The data was split into sentiment labels based on a star rating, where:

**1 (Positive): stars > 3**

**0 (Negative): stars <= 3**

## 4) Prepare Files

Split the big csv-file into smaller files according to the language:

#### de (German)

In [2]:
# # filter df for German reviews
# german_reviews = df[df['language'] == 'de']

# # Save the German reviews to a new CSV file
# output_file = 'reviews_de.csv'
# german_reviews.to_csv(output_file, index=False)

# print(f"Saved German reviews to {output_file}")

## 5) Sentiment Analysis

##### BERT can only read comments up to 512 chars so longer comments need to be tokenized:

#### de (German)

In [4]:
from transformers import AutoTokenizer, pipeline
import pandas as pd
from sklearn.metrics import accuracy_score

# load the provided csv file
file_path = 'reviews_de.csv'
df = pd.read_csv(file_path)

# filter for German reviews
german_reviews = df[df['language'] == 'de']

# define the sentiment label function based on stars
def sentiment_label(stars):
    return 1 if stars > 3 else 0

# apply sentiment label function to create the true_label column:
german_reviews['true_label'] = german_reviews['stars'].apply(sentiment_label)

# init tokenizer and the sentiment analysis pipeline for German:
# tokenizer = DistilBertTokenizerFast.from_pretrained("distilbert-base-uncased")
# sentiment_pipeline = pipeline("sentiment-analysis", model="distilbert-base-uncased-finetuned-sst-2-english", revision="af0f99b")
# tokenizer = BertTokenizer.from_pretrained('bert-base-german-cased') # load a pretrained BERT tokenizer for German
#sentiment_pipeline = pipeline("sentiment-analysis", model="oliverguhr/german-sentiment-bert")
tokenizer = AutoTokenizer.from_pretrained("oliverguhr/german-sentiment-bert")
sentiment_pipeline = pipeline("sentiment-analysis", model="oliverguhr/german-sentiment-bert", framework="pt")
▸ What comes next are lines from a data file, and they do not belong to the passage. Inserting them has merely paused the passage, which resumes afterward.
`config.mk`:
```
export PLATFORM = sky130hd
export DESIGN_NAME = joint_velocity_limit_projector_unit
export DESIGN_NICKNAME = d
export VERILOG_FILES = /design/src/sv/jvlp_pkg.sv /design/src/sv/jvlp_limit_mem.sv /design/src/sv/jvlp_quad_factor.sv /design/src/sv/joint_velocity_limit_projector_unit.sv
export VERILOG_INCLUDE_DIRS = /design/src /design/src/sv
export SDC_FILE = /design/constraint.sdc
export NUM_CORES = 2
export LEC_CHECK = 0
export BUFFER_PORTS_ARGS = -buffer_cell sky130_fd_sc_hd__buf_4
export CORE_AREA = 5 5 362 364
export DETAILED_ROUTE_END_ITERATION = 10
export DIE_AREA = 0 0 367 369
export PLACE_DENSITY = 0.88
export RECOVER_POWER = 50
export SLEW_MARGIN = 20
export SYNTH_ARGS = -nofsm -noshare
export SYNTH_HDL_FRONTEND = slang
export SYNTH_SLANG_ARGS = --single-unit
```
`constraint.sdc`:
```
create_clock -name clk -period 67.9 [get_ports clk]
set_input_delay 13.58 -clock clk [delete_from_list [all_inputs] [get_ports clk]]
set_output_delay 13.58 -clock clk [all_outputs]
set_load 0.01 [all_outputs]
```
`src/sv/joint_velocity_limit_projector_unit_defines.svh`:
```
// Assertion macros for the joint velocity limit projector.
// Each macro takes a label, an antecedent and a consequent, and expects clk and arst_n in scope.
`ifndef JOINT_VELOCITY_LIMIT_PROJECTOR_UNIT_DEFINES_SVH
`define JOINT_VELOCITY_LIMIT_PROJECTOR_UNIT_DEFINES_SVH

`ifndef SYNTHESIS
`define JVLP_ASSERT_NOW(lbl, ante, cons) \
	lbl: assert property (@(posedge clk) disable iff (!arst_n) (ante) |-> (cons)) \
		else $error("jvlp: same-cycle check failed");
`define JVLP_ASSERT_NEXT(lbl, ante, cons) \
	lbl: assert property (@(posedge clk) disable iff (!arst_n) (ante) |=> (cons)) \
		else $error("jvlp: next-cycle check failed");
`else
`define JVLP_ASSERT_NOW(lbl, ante, cons)
`define JVLP_ASSERT_NEXT(lbl, ante, cons)
`endif

`endif

```
`src/sv/jvlp_pkg.sv`:
```
`default_nettype none

package jvlp_pkg;

	// action codes
	localparam logic ACT_LOAD    = 1'b0;
	localparam logic ACT_PROJECT = 1'b1;

	// limit word lanes within a joint's row
	localparam logic [1:0] LIM_VMAX = 2'd0;
	localparam logic [1:0] LIM_VMIN = 2'd1;
	localparam logic [1:0] LIM_QMIN = 2'd2;
	localparam logic [1:0] LIM_QMAX = 2'd3;

	// configuration register indexes
	localparam logic [1:0] CFG_STEP_TIME    = 2'd0;
	localparam logic [1:0] CFG_ELBOW_EN     = 2'd1;
	localparam logic [1:0] CFG_ELBOW_MARGIN = 2'd2;

	localparam logic [3:0] ELBOW_JOINT = 4'd2;

	typedef struct packed {
		logic               action;
		logic [3:0]         joint;
		logic [1:0]         limit_select;
		logic signed [15:0] limit_value;
		logic signed [15:0] position;
		logic signed [15:0] desired_velocity;
	} cmd_t;

	typedef struct packed {
		logic [3:0]         joint_out;
		logic signed [15:0] safe_velocity;
	} res_t;

	typedef enum logic [1:0] {
		FAC_ZERO,
		FAC_RAMP,
		FAC_ONE
	} fac_sel_t;

	typedef enum logic [1:0] {
		ELB_NONE,
		ELB_PUSH,
		ELB_SCALE
	} elb_sel_t;

	// per-item data that rides alongside the arithmetic stages
	typedef struct packed {
		logic [3:0]         joint;
		logic               oor;
		logic               elbow_on;
		logic signed [15:0] pos;
		logic signed [15:0] qmin;
		logic signed [15:0] qmax;
		logic signed [15:0] vc;
		fac_sel_t           fac_sel;
		elb_sel_t           elb_sel;
	} side_t;

endpackage

`default_nettype wire

```
`src/sv/jvlp_limit_mem.sv`:
```
`default_nettype none

// One row per joint, four 16-bit limit words per row; lane write, registered row read.
module jvlp_limit_mem #(
	parameter int ROWS = 5,
	localparam int RW = $clog2(ROWS)
) (
	input  wire logic                clk,
	input  wire logic                wr_en,
	input  wire logic [RW-1:0]       wr_row,
	input  wire logic [1:0]          wr_lane,
	input  wire logic [15:0]         wr_data,
	input  wire logic                rd_en,
	input  wire logic [RW-1:0]       rd_row,
	output logic      [3:0][15:0]    rd_data
);

	logic [3:0][15:0] mem_q [ROWS];
	logic [3:0][15:0] rd_q;

	always_ff @(posedge clk) begin
		if (wr_en) begin
			mem_q[wr_row][wr_lane] <= wr_data;
		end
	end

	// hold the read word until the next read
	always_ff @(posedge clk) begin
		if (rd_en) begin
			rd_q <= mem_q[rd_row];
		end
	end

	assign rd_data = rd_q;

endmodule

`default_nettype wire

```
`src/sv/jvlp_quad_factor.sv`:
```
`default_nettype none

// fac = (floor(x * 2^FRAC / DIVISOR))^2 >> FRAC, three stages, advancing on adv.
// The quotient comes from a reciprocal multiply and one correction step.
module jvlp_quad_factor #(
	parameter int FRAC = 12,
	parameter int DIVISOR = 328,
	localparam int XW = $clog2(DIVISOR)
) (
	input  wire logic            clk,
	input  wire logic            adv,
	input  wire logic [XW-1:0]   x,
	output logic      [FRAC-1:0] fac
);

	localparam int NW = XW + FRAC;
	localparam int RW = FRAC + 1;
	localparam int PW = XW + RW;
	localparam int RECIP = (1 << NW) / DIVISOR;

	logic [PW-1:0]     prod_a;
	logic [NW-1:0]     prod_b;
	logic [NW:0]       rem;
	logic [FRAC-1:0]   quo;
	logic [2*FRAC-1:0] sq;

	logic [FRAC-1:0] est_s1;
	logic [XW-1:0]   x_s1;
	logic [FRAC-1:0] quo_s2;
	logic [FRAC-1:0] fac_s3;

	// estimate is the true quotient or one below it
	assign prod_a = PW'(x) * PW'(RECIP);
	assign prod_b = NW'(est_s1) * NW'(DIVISOR);
	assign rem    = (NW+1)'({x_s1, {FRAC{1'b0}}}) - (NW+1)'(prod_b);
	assign quo    = (rem >= (NW+1)'(DIVISOR)) ? est_s1 + FRAC'(1) : est_s1;
	assign sq     = quo_s2 * quo_s2;

	always_ff @(posedge clk) begin
		if (adv) begin
			est_s1 <= FRAC'(prod_a >> XW);
			x_s1   <= x;
			quo_s2 <= quo;
			fac_s3 <= FRAC'(sq >> FRAC);
		end
	end

	assign fac = fac_s3;

endmodule

`default_nettype wire

```
`src/sv/joint_velocity_limit_projector_unit.sv`:
```
// Joint velocity limit projector. Each projection item (action 1) carries one joint's angle and
// requested rate and yields one result with the safe rate; each load item (action 0) writes one
// limit word (max rate, min rate, min angle, max angle) of one joint and yields nothing. All four
// limits of a joint must be loaded before that joint is projected; the table has no reset and is
// never swept. Loads to a joint at or above JOINT_COUNT are dropped, and projections of such a
// joint return zero. The block takes one item per clock while the result side is not stalled: the
// limit table is one row per joint, read as a whole row through a single registered port, so one
// row read per cycle sets the rate. A load may be followed in the very next cycle by a projection
// of the same joint; the written word is already visible to that read. A projection's result is
// registered through the table read, the clamp and classification, two constant-divider stages, a
// squaring stage, the rate scaling, the look-ahead step and the final limit and elbow selection.
// A stalled result freezes the whole pipeline and raises cmd_stall. Configuration writes are
// always taken (cfg_ready is tied high) and must only come while no projection is in flight.
`default_nettype none

`include "joint_velocity_limit_projector_unit_defines.svh"

module joint_velocity_limit_projector_unit #(
	parameter int JOINT_COUNT = 5,
	parameter int FRACTION_BITS = 12
) (
	input  wire logic            clk,
	input  wire logic            arst_n,
	input  wire logic            cmd_valid,
	output logic                 cmd_stall,
	input  wire jvlp_pkg::cmd_t  cmd,
	output logic                 res_valid,
	input  wire logic            res_stall,
	output jvlp_pkg::res_t       res,
	input  wire logic            cfg_valid,
	output logic                 cfg_ready,
	input  wire logic [1:0]      cfg_index,
	input  wire logic [15:0]     cfg_data
);

	localparam int F = FRACTION_BITS;
	localparam int ROW_W = $clog2(JOINT_COUNT);
	localparam int ONE = 1 << F;
	localparam int OUTER = (ONE + 5) / 10;
	localparam int INNER = (ONE + 25) / 50;
	localparam int BAND = (ONE + 2) / 5;
	localparam int XWR = $clog2(OUTER - INNER);
	localparam int XWE = $clog2(BAND);

	localparam logic signed [17:0] INNER_C = 18'(INNER);
	localparam logic signed [17:0] OUTER_C = 18'(OUTER);
	localparam logic signed [17:0] BAND_C  = 18'(BAND);
	localparam logic signed [15:0] PUSH_C  = 16'(-(ONE / 2));
	localparam logic [F:0]         ONE_C   = (F+1)'(ONE);

	function automatic logic [16:0] mag17(input logic signed [15:0] a);
		mag17 = a[15] ? 17'(-(17'(a))) : 17'(a);
	endfunction

	// ---------------------------------------------------------------- configuration
	logic [15:0] step_time_q;
	logic        elbow_en_q;
	logic [14:0] margin_q;

	assign cfg_ready = 1'b1;

	always_ff @(posedge clk or negedge arst_n) begin
		if (!arst_n) begin
			step_time_q <= 16'd655;
			elbow_en_q  <= 1'b0;
			margin_q    <= 15'd0;
		end else if (cfg_valid) begin
			unique case (cfg_index)
				jvlp_pkg::CFG_STEP_TIME:    step_time_q <= cfg_data;
				jvlp_pkg::CFG_ELBOW_EN:     elbow_en_q  <= cfg_data[0];
				jvlp_pkg::CFG_ELBOW_MARGIN: margin_q    <= cfg_data[14:0];
				default: ;
			endcase
		end
	end

	// ---------------------------------------------------------------- handshake
	// One advance signal moves every stage; a held result freezes them all.
	logic adv;
	logic accept;
	logic cmd_oor;
	logic res_valid_q;

	assign adv       = !res_valid_q || !res_stall;
	assign cmd_stall = !adv;
	assign accept    = cmd_valid && !cmd_stall;
	assign cmd_oor   = 5'(cmd.joint) >= 5'(JOINT_COUNT);

	// ---------------------------------------------------------------- limit table
	// Write a load at its accepting edge; read the projected joint's row at its accepting edge.
	logic [3:0][15:0] row_s1;

	jvlp_limit_mem #(
		.ROWS(JOINT_COUNT)
	) u_mem (
		.clk     (clk),
		.wr_en   (accept && cmd.action == jvlp_pkg::ACT_LOAD && !cmd_oor),
		.wr_row  (cmd.joint[ROW_W-1:0]),
		.wr_lane (cmd.limit_select),
		.wr_data (cmd.limit_value),
		.rd_en   (accept && cmd.action == jvlp_pkg::ACT_PROJECT && !cmd_oor),
		.rd_row  (cmd.joint[ROW_W-1:0]),
		.rd_data (row_s1)
	);

	// ---------------------------------------------------------------- stage 1
	logic           vld_s1;
	jvlp_pkg::cmd_t cmd_s1;

	always_ff @(posedge clk or negedge arst_n) begin
		if (!arst_n) begin
			vld_s1 <= 1'b0;
		end else if (adv) begin
			// loads never enter the pipeline
			vld_s1 <= accept && cmd.action == jvlp_pkg::ACT_PROJECT;
		end
	end

	always_ff @(posedge clk) begin
		if (adv) begin
			cmd_s1 <= cmd;
		end
	end

	// Clamp to the rate window (min last, so it wins on an inverted window), find the
	// distance to the limit the rate heads for, and classify both the joint margin and
	// the elbow band.
	logic signed [15:0] vmax, vmin, qmin, qmax, v_hi, vc;
	logic signed [16:0] lim_gap;
	logic signed [17:0] dist_r;
	logic signed [17:0] dist_e;
	logic [XWR-1:0]     x_ramp_d;
	logic [XWE-1:0]     x_elb_d;
	jvlp_pkg::side_t    side_d;

	always_comb begin
		vmax = $signed(row_s1[jvlp_pkg::LIM_VMAX]);
		vmin = $signed(row_s1[jvlp_pkg::LIM_VMIN]);
		qmin = $signed(row_s1[jvlp_pkg::LIM_QMIN]);
		qmax = $signed(row_s1[jvlp_pkg::LIM_QMAX]);
		v_hi = (cmd_s1.desired_velocity > vmax) ? vmax : cmd_s1.desired_velocity;
		vc   = (v_hi < vmin) ? vmin : v_hi;

		lim_gap = vc[15] ? 17'(cmd_s1.position) - 17'(qmin)
		                 : 17'(qmax) - 17'(cmd_s1.position);
		dist_r  = 18'(lim_gap);
		dist_e  = -$signed({3'b000, margin_q}) - 18'(cmd_s1.position);

		x_ramp_d = XWR'(dist_r - INNER_C);
		x_elb_d  = XWE'(dist_e);

		side_d.joint    = cmd_s1.joint;
		side_d.oor      = 5'(cmd_s1.joint) >= 5'(JOINT_COUNT);
		side_d.elbow_on = elbow_en_q && cmd_s1.joint == jvlp_pkg::ELBOW_JOINT;
		side_d.pos      = cmd_s1.position;
		side_d.qmin     = qmin;
		side_d.qmax     = qmax;
		side_d.vc       = vc;

		// a zero rate needs no scaling
		if (vc == 16'sd0) begin
			side_d.fac_sel = jvlp_pkg::FAC_ONE;
		end else if (dist_r < INNER_C) begin
			side_d.fac_sel = jvlp_pkg::FAC_ZERO;
		end else if (dist_r < OUTER_C) begin
			side_d.fac_sel = jvlp_pkg::FAC_RAMP;
		end else begin
			side_d.fac_sel = jvlp_pkg::FAC_ONE;
		end

		// at or past the elbow limit push back; inside the band slow down
		if (dist_e <= 18'sd0) begin
			side_d.elb_sel = jvlp_pkg::ELB_PUSH;
		end else if (dist_e < BAND_C) begin
			side_d.elb_sel = jvlp_pkg::ELB_SCALE;
		end else begin
			side_d.elb_sel = jvlp_pkg::ELB_NONE;
		end
	end

	// ---------------------------------------------------------------- stages 2 to 5
	// Both quadratic factors come out of their units aligned with stage 5.
	logic            vld_s2, vld_s3, vld_s4, vld_s5, vld_s6, vld_s7;
	jvlp_pkg::side_t side_s2, side_s3, side_s4, side_s5, side_s6, side_s7;
	logic [XWR-1:0]  x_ramp_s2;
	logic [XWE-1:0]  x_elb_s2;
	logic [F-1:0]    ramp_fac_s5;
	logic [F-1:0]    elb_fac_s5;

	jvlp_quad_factor #(
		.FRAC    (F),
		.DIVISOR (OUTER - INNER)
	) u_ramp (
		.clk (clk),
		.adv (adv),
		.x   (x_ramp_s2),
		.fac (ramp_fac_s5)
	);

	jvlp_quad_factor #(
		.FRAC    (F),
		.DIVISOR (BAND)
	) u_elbow (
		.clk (clk),
		.adv (adv),
		.x   (x_elb_s2),
		.fac (elb_fac_s5)
	);

	// ---------------------------------------------------------------- stage 5: scale the rate
	logic [F:0]         factor;
	logic [16:0]        mag5;
	logic [17+F:0]      prod5;
	logic [16:0]        p5;
	logic signed [16:0] sv5;

	always_comb begin
		case (side_s5.fac_sel)
			jvlp_pkg::FAC_ZERO: factor = '0;
			jvlp_pkg::FAC_RAMP: factor = {1'b0, ramp_fac_s5};
			default:            factor = ONE_C;
		endcase
		mag5  = mag17(side_s5.vc);
		prod5 = (18+F)'(mag5) * (18+F)'(factor);
		// the factor never exceeds one, so the magnitude fits without saturation
		p5  = 17'(prod5 >> F);
		sv5 = side_s5.vc[15] ? -$signed(p5) : $signed(p5);
	end

	// ---------------------------------------------------------------- stage 6: look ahead
	logic signed [15:0] v_s6;
	logic [F-1:0]       sq_s6;
	logic [16:0]        mag6;
	logic [32:0]        prod6;
	logic [15:0]        p6;
	logic signed [16:0] step6;
	logic signed [17:0] nxt6;

	always_comb begin
		mag6  = mag17(v_s6);
		prod6 = 33'(mag6) * 33'(step_time_q);
		p6    = 16'(prod6 >> 16);
		step6 = v_s6[15] ? -$signed({1'b0, p6}) : $signed({1'b0, p6});
		nxt6  = 18'(side_s6.pos) + 18'(step6);
	end

	// ---------------------------------------------------------------- stage 7: final selection
	logic signed [15:0] v_s7;
	logic signed [17:0] nxt_s7;
	logic [F-1:0]       sq_s7;
	logic               vpos7;
	logic               zero7;
	logic [14+F:0]      prod7;
	logic [14:0]        sc7;
	logic signed [15:0] vout7;

	always_comb begin
		vpos7 = !v_s7[15] && v_s7 != 16'sd0;
		zero7 = (nxt_s7 < 18'(side_s7.qmin) && v_s7[15])
		     || (nxt_s7 > 18'(side_s7.qmax) && vpos7);
		prod7 = (15+F)'(v_s7[14:0]) * (15+F)'(sq_s7);
		sc7   = 15'(prod7 >> F);

		if (side_s7.oor || zero7) begin
			vout7 = '0;
		end else if (side_s7.elbow_on && vpos7) begin
			// a positive rate that would open the elbow past zero is blocked outright
			if (nxt_s7 > 18'sd0) begin
				vout7 = '0;
			end else begin
				case (side_s7.elb_sel)
					jvlp_pkg::ELB_PUSH:  vout7 = PUSH_C;
					jvlp_pkg::ELB_SCALE: vout7 = $signed({1'b0, sc7});
					default:             vout7 = v_s7;
				endcase
			end
		end else begin
			vout7 = v_s7;
		end
	end

	// ---------------------------------------------------------------- pipeline registers
	always_ff @(posedge clk or negedge arst_n) begin
		if (!arst_n) begin
			vld_s2      <= 1'b0;
			vld_s3      <= 1'b0;
			vld_s4      <= 1'b0;
			vld_s5      <= 1'b0;
			vld_s6      <= 1'b0;
			vld_s7      <= 1'b0;
			res_valid_q <= 1'b0;
		end else if (adv) begin
			vld_s2      <= vld_s1;
			vld_s3      <= vld_s2;
			vld_s4      <= vld_s3;
			vld_s5      <= vld_s4;
			vld_s6      <= vld_s5;
			vld_s7      <= vld_s6;
			res_valid_q <= vld_s7;
		end
	end

	jvlp_pkg::res_t res_q;

	always_ff @(posedge clk) begin
		if (adv) begin
			side_s2   <= side_d;
			x_ramp_s2 <= x_ramp_d;
			x_elb_s2  <= x_elb_d;
			side_s3   <= side_s2;
			side_s4   <= side_s3;
			side_s5   <= side_s4;
			side_s6   <= side_s5;
			v_s6      <= 16'(sv5);
			sq_s6     <= elb_fac_s5;
			side_s7   <= side_s6;
			v_s7      <= v_s6;
			nxt_s7    <= nxt6;
			sq_s7     <= sq_s6;
			res_q.joint_out     <= side_s7.joint;
			res_q.safe_velocity <= vout7;
		end
	end

	assign res_valid = res_valid_q;
	assign res       = res_q;

	// ---------------------------------------------------------------- assertions
	// a load item never starts a projection
	`JVLP_ASSERT_NEXT(a_load_silent, accept && cmd.action == jvlp_pkg::ACT_LOAD, !vld_s1)
	// a frozen pipeline keeps its first stage
	`JVLP_ASSERT_NEXT(a_s1_hold, cmd_stall, vld_s1 == $past(vld_s1))
	// a joint beyond the table always yields a zero rate
	`JVLP_ASSERT_NOW(a_oor_zero, res_valid && 5'(res.joint_out) >= 5'(JOINT_COUNT), res.safe_velocity == 16'sd0)

endmodule

`default_nettype wire
```
==> results.yml <==
status:
  outcome: "finished with violations"
  failed_checks: "capacitance limit, slew limit"
synthesis:
  ys_types: 95
  synth_ff_type: "edfxtp_1"
  synth_edf_count: 1014
  synthCells: 6268
  ys_ff_latch: 1054
  netlist_area_um2: 75900
  ys_seq_area_share_pct: 41.5
  async_flop_share_pct: 3.80
  syn_avg_cell_area_um2: 12.1
  ys.warnings.count: 0
final_layout:
  multi_input_area_um2: 39700
  seq_area_um2: 31500
  postLayoutCoreUtil_pct: 64.6
  drive_gt1_share_pct: 7.88
  layout_common_cells: "inv_1 (1101), edfxtp_1 (1014), fa_1 (734)"
  nets: 7892
  area_growth_syn_to_layout_pct: 8.11
  final_common_cell: "inv_1"
  fillCellCount: 8398
sta:
  worst_slew_pin_slew_ns: 3.32
  setup_tns_ns: 0
  fmax_ghz: 0.0332
  timing.final.crit_period_ns: 30.16
  setup_viol: 0
  clock_skew_ns: 0.0451
  slew_headroom_pct: -122
  fin_crit_sh_pct: 44.4
  rsz0062_at_grt: "false"
  timing.final.hold_violations: 0
  slew_violations: 289
cts:
  cts_resized: 0
  root_buffer: "clkbuf_16"
  cts_made_buffers: 101
  clk_pin_slew_ns: 0.06
  clock_latency_ns: 0.72
  h-tree-depth: 3
  clk_path_buf_depth: 3
  cts_tree: "done"
  hold_buffers: 0
  cts.sink_count: 1054
  postCtsSetupRepairBufs: 0
detailed_routing:
  vias: 48400
  vias_per_cell: 5.95
  drtPass1Iterations: 8
  avgRoutedWirePerCell_um: 21.2
  wirelength_um: 172000
  drc: 0
  ant_nets: 0
  drtIter0Drc: 4555
worst_setup_path:
  crit_chain: "clkbuf_4 > nand2_1 > inv_1 > buf_4"
  max_stage_delay_ns: 2.30
  required_ns: 54.32
  path_max_fanout: 77
  crit_type: "in -> out"
  cp-end-kind: "output pin"
  rrSetupSlack_ns: 54.10
  startpoint_type: "primary input"
  crit_arrival_ns: 16.58
  crit_path_top_delay_cell: "nand2_1"
placement:
  dp.final_hpwl_um: 123000
  port_buffers: 99
  gp_congestion: 0.937
grt:
  overflow: 0
  first_global_vias: 51400
  grt_max_degree: 93
  antenna_found_initial: 3
  grt_pass1_wl_um: 274000
  globalRouteTotalUtil_pct: 25.6
worst_hold_path:
  hp-class: "reg -> reg"
floorplanning:
  ios: 101
  rows: 131
  die_x_um: 367
  core-area_um2: 127000
  fp.dieH_um: 369
  start_util_pct: 59.7
  die_area_um2: 135000
flow_run:
  cap_violations: 9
# function to truncate reviews to a maximum length of 512 tokens using the tokenizer (BERT limitation)
def truncate_review(review, max_length=512):
    if not isinstance(review, str):
        return ""
    tokens = tokenizer(review, truncation=True, max_length=max_length, return_tensors='pt')['input_ids'][0]
    return tokenizer.decode(tokens, skip_special_tokens=True)

# apply truncation to the review column
german_reviews['review_body'] = german_reviews['review_body'].apply(truncate_review)

# perform sentiment analysis on the review column
sentiments = sentiment_pipeline(german_reviews['review_body'].tolist())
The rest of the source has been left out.